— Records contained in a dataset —
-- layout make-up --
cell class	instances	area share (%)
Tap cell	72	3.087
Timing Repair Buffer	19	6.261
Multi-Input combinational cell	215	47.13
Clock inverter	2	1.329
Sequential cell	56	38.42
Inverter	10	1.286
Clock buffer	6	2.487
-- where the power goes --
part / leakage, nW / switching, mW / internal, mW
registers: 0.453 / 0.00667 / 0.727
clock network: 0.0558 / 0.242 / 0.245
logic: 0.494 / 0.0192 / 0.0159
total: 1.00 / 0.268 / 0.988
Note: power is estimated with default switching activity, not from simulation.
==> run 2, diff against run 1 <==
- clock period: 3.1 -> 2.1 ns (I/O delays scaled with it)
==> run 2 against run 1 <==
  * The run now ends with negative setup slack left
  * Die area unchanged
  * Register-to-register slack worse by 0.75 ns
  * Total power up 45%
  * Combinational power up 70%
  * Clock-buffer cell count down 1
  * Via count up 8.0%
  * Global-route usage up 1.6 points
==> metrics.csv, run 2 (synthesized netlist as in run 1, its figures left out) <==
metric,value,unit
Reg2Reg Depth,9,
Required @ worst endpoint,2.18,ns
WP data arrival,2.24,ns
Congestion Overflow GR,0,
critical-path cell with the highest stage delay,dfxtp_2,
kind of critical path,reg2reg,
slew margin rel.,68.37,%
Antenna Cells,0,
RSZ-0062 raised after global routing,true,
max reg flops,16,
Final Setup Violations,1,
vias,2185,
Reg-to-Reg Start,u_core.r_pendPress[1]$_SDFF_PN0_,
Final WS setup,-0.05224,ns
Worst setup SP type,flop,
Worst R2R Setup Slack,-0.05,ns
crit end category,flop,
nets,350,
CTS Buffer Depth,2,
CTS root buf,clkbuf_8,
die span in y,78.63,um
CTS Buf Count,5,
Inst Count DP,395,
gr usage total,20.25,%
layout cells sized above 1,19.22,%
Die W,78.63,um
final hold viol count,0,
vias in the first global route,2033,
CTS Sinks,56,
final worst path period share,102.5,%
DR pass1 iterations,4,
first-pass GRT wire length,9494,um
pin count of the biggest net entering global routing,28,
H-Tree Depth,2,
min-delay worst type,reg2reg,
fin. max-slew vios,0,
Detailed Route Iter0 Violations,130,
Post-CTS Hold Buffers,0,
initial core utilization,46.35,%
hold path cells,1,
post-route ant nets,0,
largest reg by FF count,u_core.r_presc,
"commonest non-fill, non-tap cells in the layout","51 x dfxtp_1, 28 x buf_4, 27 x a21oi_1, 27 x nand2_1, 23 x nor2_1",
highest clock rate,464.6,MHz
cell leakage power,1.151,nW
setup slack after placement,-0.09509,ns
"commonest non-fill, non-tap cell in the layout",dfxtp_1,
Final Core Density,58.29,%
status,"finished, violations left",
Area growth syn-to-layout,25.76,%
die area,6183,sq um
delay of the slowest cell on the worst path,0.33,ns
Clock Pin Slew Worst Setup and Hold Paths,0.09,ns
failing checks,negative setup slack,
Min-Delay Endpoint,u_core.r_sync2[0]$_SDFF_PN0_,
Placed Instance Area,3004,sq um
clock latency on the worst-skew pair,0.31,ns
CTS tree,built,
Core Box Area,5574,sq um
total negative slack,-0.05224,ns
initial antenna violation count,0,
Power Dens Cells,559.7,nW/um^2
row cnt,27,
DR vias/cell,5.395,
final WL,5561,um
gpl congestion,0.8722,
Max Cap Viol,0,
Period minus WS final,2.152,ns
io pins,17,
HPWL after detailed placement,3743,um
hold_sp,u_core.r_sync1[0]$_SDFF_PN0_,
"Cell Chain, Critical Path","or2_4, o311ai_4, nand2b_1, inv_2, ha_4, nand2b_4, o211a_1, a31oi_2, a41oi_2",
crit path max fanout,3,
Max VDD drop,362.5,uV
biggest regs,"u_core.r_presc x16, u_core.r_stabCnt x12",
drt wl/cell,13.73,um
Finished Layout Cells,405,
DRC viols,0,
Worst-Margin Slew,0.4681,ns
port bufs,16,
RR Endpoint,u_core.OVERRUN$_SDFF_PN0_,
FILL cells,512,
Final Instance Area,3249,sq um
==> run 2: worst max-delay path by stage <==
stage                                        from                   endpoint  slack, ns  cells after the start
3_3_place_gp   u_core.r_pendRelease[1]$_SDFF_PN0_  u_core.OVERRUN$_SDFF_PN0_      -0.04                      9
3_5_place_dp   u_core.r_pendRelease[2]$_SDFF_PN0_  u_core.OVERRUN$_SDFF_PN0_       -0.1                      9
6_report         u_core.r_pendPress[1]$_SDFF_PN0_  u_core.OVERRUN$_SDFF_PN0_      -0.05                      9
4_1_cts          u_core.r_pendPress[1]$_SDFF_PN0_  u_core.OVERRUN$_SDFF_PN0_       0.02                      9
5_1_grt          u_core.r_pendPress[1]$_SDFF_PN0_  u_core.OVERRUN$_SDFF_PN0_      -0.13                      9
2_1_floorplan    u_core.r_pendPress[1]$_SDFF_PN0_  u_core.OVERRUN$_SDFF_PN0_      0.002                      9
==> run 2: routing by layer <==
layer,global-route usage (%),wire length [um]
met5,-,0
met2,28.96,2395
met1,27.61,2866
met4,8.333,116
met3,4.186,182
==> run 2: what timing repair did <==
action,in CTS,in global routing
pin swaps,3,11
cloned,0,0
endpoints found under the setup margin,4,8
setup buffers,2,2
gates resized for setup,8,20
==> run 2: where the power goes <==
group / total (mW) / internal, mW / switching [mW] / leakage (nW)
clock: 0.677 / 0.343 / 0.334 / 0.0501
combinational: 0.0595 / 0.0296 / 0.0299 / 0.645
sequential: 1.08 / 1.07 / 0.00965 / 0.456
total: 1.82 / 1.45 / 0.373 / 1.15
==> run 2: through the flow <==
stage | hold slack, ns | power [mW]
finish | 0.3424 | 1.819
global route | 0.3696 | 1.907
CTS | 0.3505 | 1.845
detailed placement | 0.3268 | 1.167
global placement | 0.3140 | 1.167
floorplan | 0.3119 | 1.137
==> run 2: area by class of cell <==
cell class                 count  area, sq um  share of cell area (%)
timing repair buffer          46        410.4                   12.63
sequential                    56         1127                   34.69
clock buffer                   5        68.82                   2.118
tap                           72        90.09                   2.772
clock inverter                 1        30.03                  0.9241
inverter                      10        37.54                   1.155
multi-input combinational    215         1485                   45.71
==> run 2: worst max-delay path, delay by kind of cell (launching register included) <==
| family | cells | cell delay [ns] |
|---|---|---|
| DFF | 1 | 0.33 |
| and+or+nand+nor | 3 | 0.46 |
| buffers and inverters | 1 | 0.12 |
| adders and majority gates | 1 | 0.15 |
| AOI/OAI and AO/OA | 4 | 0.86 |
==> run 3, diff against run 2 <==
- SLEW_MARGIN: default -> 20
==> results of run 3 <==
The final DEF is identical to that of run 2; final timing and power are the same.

— WHAT TO PRODUCE —
Set down precisely the lines above between the line holding "cell leakage power,1.151,nW" and the line holding "max-delay path by", inclusive, and nothing beyond them.

— RESULT —
cell leakage power,1.151,nW
setup slack after placement,-0.09509,ns
"commonest non-fill, non-tap cell in the layout",dfxtp_1,
Final Core Density,58.29,%
status,"finished, violations left",
Area growth syn-to-layout,25.76,%
die area,6183,sq um
delay of the slowest cell on the worst path,0.33,ns
Clock Pin Slew Worst Setup and Hold Paths,0.09,ns
failing checks,negative setup slack,
Min-Delay Endpoint,u_core.r_sync2[0]$_SDFF_PN0_,
Placed Instance Area,3004,sq um
clock latency on the worst-skew pair,0.31,ns
CTS tree,built,
Core Box Area,5574,sq um
total negative slack,-0.05224,ns
initial antenna violation count,0,
Power Dens Cells,559.7,nW/um^2
row cnt,27,
DR vias/cell,5.395,
final WL,5561,um
gpl congestion,0.8722,
Max Cap Viol,0,
Period minus WS final,2.152,ns
io pins,17,
HPWL after detailed placement,3743,um
hold_sp,u_core.r_sync1[0]$_SDFF_PN0_,
"Cell Chain, Critical Path","or2_4, o311ai_4, nand2b_1, inv_2, ha_4, nand2b_4, o211a_1, a31oi_2, a41oi_2",
crit path max fanout,3,
Max VDD drop,362.5,uV
biggest regs,"u_core.r_presc x16, u_core.r_stabCnt x12",
drt wl/cell,13.73,um
Finished Layout Cells,405,
DRC viols,0,
Worst-Margin Slew,0.4681,ns
port bufs,16,
RR Endpoint,u_core.OVERRUN$_SDFF_PN0_,
FILL cells,512,
Final Instance Area,3249,sq um
==> run 2: worst max-delay path by stage <==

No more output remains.